* Exercise description *
The lines to copy from the listing below are those that contain the string "when".
━━━━━ Task inputs ━━━━━
## config.mk

```make
export PLATFORM = sky130hd
export DESIGN_NAME = div_unit
export DESIGN_NICKNAME = d
export VERILOG_FILES = /design/src/rtl/div_unit_pkg.sv /design/src/rtl/div_iter_core.sv /design/src/rtl/div_unit.sv
export SDC_FILE = /design/constraint.sdc
export NUM_CORES = 1
export LEC_CHECK = 0
export BUFFER_PORTS_ARGS = -buffer_cell sky130_fd_sc_hd__buf_2
export CAP_MARGIN = 20
export CORE_UTILIZATION = 43
export CTS_BUF_LIST = sky130_fd_sc_hd__clkbuf_16
export DETAILED_ROUTE_END_ITERATION = 16
export SETUP_SLACK_MARGIN = 0.02
export SYNTH_ARGS = -nofsm -noshare
export SYNTH_HDL_FRONTEND = slang
export SYNTH_SLANG_ARGS = --single-unit
```

## constraint.sdc

```tcl
create_clock -name CLK -period 13.96 [get_ports CLK]
set_input_delay 2.792 -clock CLK [delete_from_list [all_inputs] [get_ports CLK]]
set_output_delay 2.792 -clock CLK [all_outputs]
set_load 0.01 [all_outputs]
```

## src/rtl/div_unit_pkg.sv

```systemverilog
// -----------------------------------------------------------------------------
// div_unit_pkg
// Shared definitions for the RV32M iterative divider: default widths, the
// OP encoding seen on the pipeline interface, FSM state encoding and the
// special-case result constants.
// -----------------------------------------------------------------------------
package div_unit_pkg;

  localparam int XLEN_DEFAULT   = 32;
  localparam int REG_AW_DEFAULT = 5;

  // Operation select as driven by the decoder: bit 1 picks remainder,
  // bit 0 picks unsigned.
  typedef enum logic [1:0] {
    OP_DIV  = 2'b00,
    OP_DIVU = 2'b01,
    OP_REM  = 2'b10,
    OP_REMU = 2'b11
  } op_e;

  typedef enum logic [1:0] {
    ST_IDLE = 2'b00,
    ST_CALC = 2'b01,
    ST_DONE = 2'b10
  } state_e;

  // Most negative signed value and the all-ones pattern at the default width.
  localparam logic [XLEN_DEFAULT-1:0] INT_MIN  = {1'b1, {(XLEN_DEFAULT-1){1'b0}}};
  localparam logic [XLEN_DEFAULT-1:0] ALL_ONES = '1;

endpackage

```

## src/rtl/div_iter_core.sv

```systemverilog
// -----------------------------------------------------------------------------
// div_iter_core
// Unsigned restoring-division datapath, one quotient bit per step, MSB first.
// The quotient register starts out holding the dividend; each step shifts the
// next dividend bit out of its top and a quotient bit into its bottom.
//
// Ports:
//   CLK, RESET          clock, asynchronous active-high reset
//   load                load operands, clear remainder, counter = XLEN-1
//   step                perform one iteration
//   dividend, divisor   unsigned operand magnitudes (sampled on load)
//   last                counter is 0: the next step is the final one
//   quo_next, rem_next  quotient/remainder after the current step
// -----------------------------------------------------------------------------
module div_iter_core
  import div_unit_pkg::*;
#(
  parameter int XLEN = XLEN_DEFAULT
) (
  input  logic            CLK,
  input  logic            RESET,
  input  logic            load,
  input  logic            step,
  input  logic [XLEN-1:0] dividend,
  input  logic [XLEN-1:0] divisor,
  output logic            last,
  output logic [XLEN-1:0] quo_next,
  output logic [XLEN-1:0] rem_next
);

  localparam int CNT_W = $clog2(XLEN);

  logic [XLEN-1:0]  rem_q;
  logic [XLEN-1:0]  quo_q;
  logic [XLEN-1:0]  dvs_q;
  logic [CNT_W-1:0] cnt_q;

  logic [XLEN:0]    shifted;
  logic [XLEN+1:0]  trial;
  logic             ge;

  // The full remainder is kept in the shift: when the divisor exceeds
  // 2^(XLEN-1) the partial remainder can occupy every bit. The extra top bit
  // of the trial is the borrow; a non-negative trial is always below the
  // divisor, so both upper bits are zero exactly when the subtract succeeds.
  assign shifted  = {rem_q, quo_q[XLEN-1]};
  assign trial    = {1'b0, shifted} - {2'b00, dvs_q};
  assign ge       = (trial[XLEN+1:XLEN] == 2'b00);

  assign rem_next = ge ? trial[XLEN-1:0] : shifted[XLEN-1:0];
  assign quo_next = {quo_q[XLEN-2:0], ge};
  assign last     = (cnt_q == '0);

  // NOTE: state registers use non-blocking assignments so every register
  // samples pre-edge values regardless of statement order.
  always_ff @(posedge CLK or posedge RESET) begin
    if (RESET) begin
      rem_q <= '0;
      quo_q <= '0;
      dvs_q <= '0;
      cnt_q <= '0;
    end else if (load) begin
      rem_q <= '0;
      quo_q <= dividend;
      dvs_q <= divisor;
      cnt_q <= CNT_W'(XLEN - 1);
    end else if (step) begin
      rem_q <= rem_next;
      quo_q <= quo_next;
      cnt_q <= cnt_q - CNT_W'(1);
    end
  end

endmodule

```

## src/rtl/div_unit.sv

```systemverilog
// -----------------------------------------------------------------------------
// div_unit
// Iterative divider for RV32M DIV/DIVU/REM/REMU. Takes operands from the
// register file read ports and returns a writeback request (address, data,
// enable) for the register file write port. One operation in flight.
//
// Ports:
//   CLK, RESET     clock, asynchronous active-high reset
//   START          request a divide (sampled only in IDLE)
//   OP             00 DIV, 01 DIVU, 10 REM, 11 REMU
//   RS1, RS2       dividend, divisor
//   RD             destination register
//   FLUSH          abort in-flight op; suppresses DONE/WB_EN in the same cycle
//   BUSY           high in CALC and DONE
//   DONE           one-cycle result-valid pulse
//   WB_EN          DONE and WB_ADDR != 0
//   WB_ADDR        latched RD
//   WB_DATA        quotient or remainder, held until the next result
// -----------------------------------------------------------------------------
module div_unit
  import div_unit_pkg::*;
#(
  parameter int XLEN   = XLEN_DEFAULT,
  parameter int REG_AW = REG_AW_DEFAULT
) (
  input  logic              CLK,
  input  logic              RESET,
  input  logic              START,
  input  logic [1:0]        OP,
  input  logic [XLEN-1:0]   RS1,
  input  logic [XLEN-1:0]   RS2,
  input  logic [REG_AW-1:0] RD,
  input  logic              FLUSH,
  output logic              BUSY,
  output logic              DONE,
  output logic              WB_EN,
  output logic [REG_AW-1:0] WB_ADDR,
  output logic [XLEN-1:0]   WB_DATA
);

  localparam logic [XLEN-1:0] MIN_VAL = {1'b1, {(XLEN-1){1'b0}}};

  state_e state;
  op_e    op_q;
  logic   signs_differ_q;
  logic   rs1_neg_q;

  // Start-time decode
  logic            in_signed;
  logic            in_rem;
  logic            rs1_neg;
  logic            rs2_neg;
  logic [XLEN-1:0] rs1_mag;
  logic [XLEN-1:0] rs2_mag;
  logic            div_by_zero;
  logic            overflow;
  logic            special;
  logic [XLEN-1:0] special_res;
  logic            accept;

  // Core interface
  logic            core_load;
  logic            core_step;
  logic            core_last;
  logic [XLEN-1:0] quo_next;
  logic [XLEN-1:0] rem_next;
  logic [XLEN-1:0] result;

  assign in_signed   = ~OP[0];
  assign in_rem      = OP[1];
  assign rs1_neg     = in_signed & RS1[XLEN-1];
  assign rs2_neg     = in_signed & RS2[XLEN-1];
  assign rs1_mag     = rs1_neg ? -RS1 : RS1;
  assign rs2_mag     = rs2_neg ? -RS2 : RS2;
  assign div_by_zero = (RS2 == '0);
  assign overflow    = in_signed & (RS1 == MIN_VAL) & (RS2 == '1);
  assign special     = div_by_zero | overflow;

  // FLUSH wins over a simultaneous START.
  assign accept      = (state == ST_IDLE) & START & ~FLUSH;
  assign core_load   = accept & ~special;
  assign core_step   = (state == ST_CALC) & ~FLUSH;

  // NOTE: every combinational output gets a default before any branch so no
  // path leaves it unassigned and no latch is inferred.
  always_comb begin
    special_res = '1;
    if (overflow) begin
      special_res = in_rem ? '0 : MIN_VAL;
    end else if (in_rem) begin
      special_res = RS1;
    end
  end

  // Sign fix-up on the value produced by the final step.
  always_comb begin
    result = quo_next;
    unique case (op_q)
      OP_DIV:  result = signs_differ_q ? -quo_next : quo_next;
      OP_DIVU: result = quo_next;
      OP_REM:  result = rs1_neg_q ? -rem_next : rem_next;
      default: result = rem_next;
    endcase
  end

  div_iter_core #(
    .XLEN(XLEN)
  ) u_core (
    .CLK     (CLK),
    .RESET   (RESET),
    .load    (core_load),
    .step    (core_step),
    .dividend(rs1_mag),
    .divisor (rs2_mag),
    .last    (core_last),
    .quo_next(quo_next),
    .rem_next(rem_next)
  );

  always_ff @(posedge CLK or posedge RESET) begin
    if (RESET) begin
      state          <= ST_IDLE;
      op_q           <= OP_DIV;
      signs_differ_q <= 1'b0;
      rs1_neg_q      <= 1'b0;
      WB_ADDR        <= '0;
      WB_DATA        <= '0;
    end else begin
      unique case (state)
        ST_IDLE: begin
          if (accept) begin
            op_q           <= op_e'(OP);
            signs_differ_q <= rs1_neg ^ rs2_neg;
            rs1_neg_q      <= rs1_neg;
            WB_ADDR        <= RD;
            if (special) begin
              WB_DATA <= special_res;
              state   <= ST_DONE;
            end else begin
              state   <= ST_CALC;
            end
          end
        end
        ST_CALC: begin
          if (FLUSH) begin
            state <= ST_IDLE;
          end else if (core_last) begin
            WB_DATA <= result;
            state   <= ST_DONE;
          end
        end
        default: state <= ST_IDLE;
      endcase
    end
  end

  assign BUSY  = (state != ST_IDLE);
  assign DONE  = (state == ST_DONE) & ~FLUSH;
  assign WB_EN = DONE & (WB_ADDR != '0);

endmodule

```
━━━━━
* Response to this task *
  // The full remainder is kept in the shift: when the divisor exceeds
  // divisor, so both upper bits are zero exactly when the subtract succeeds.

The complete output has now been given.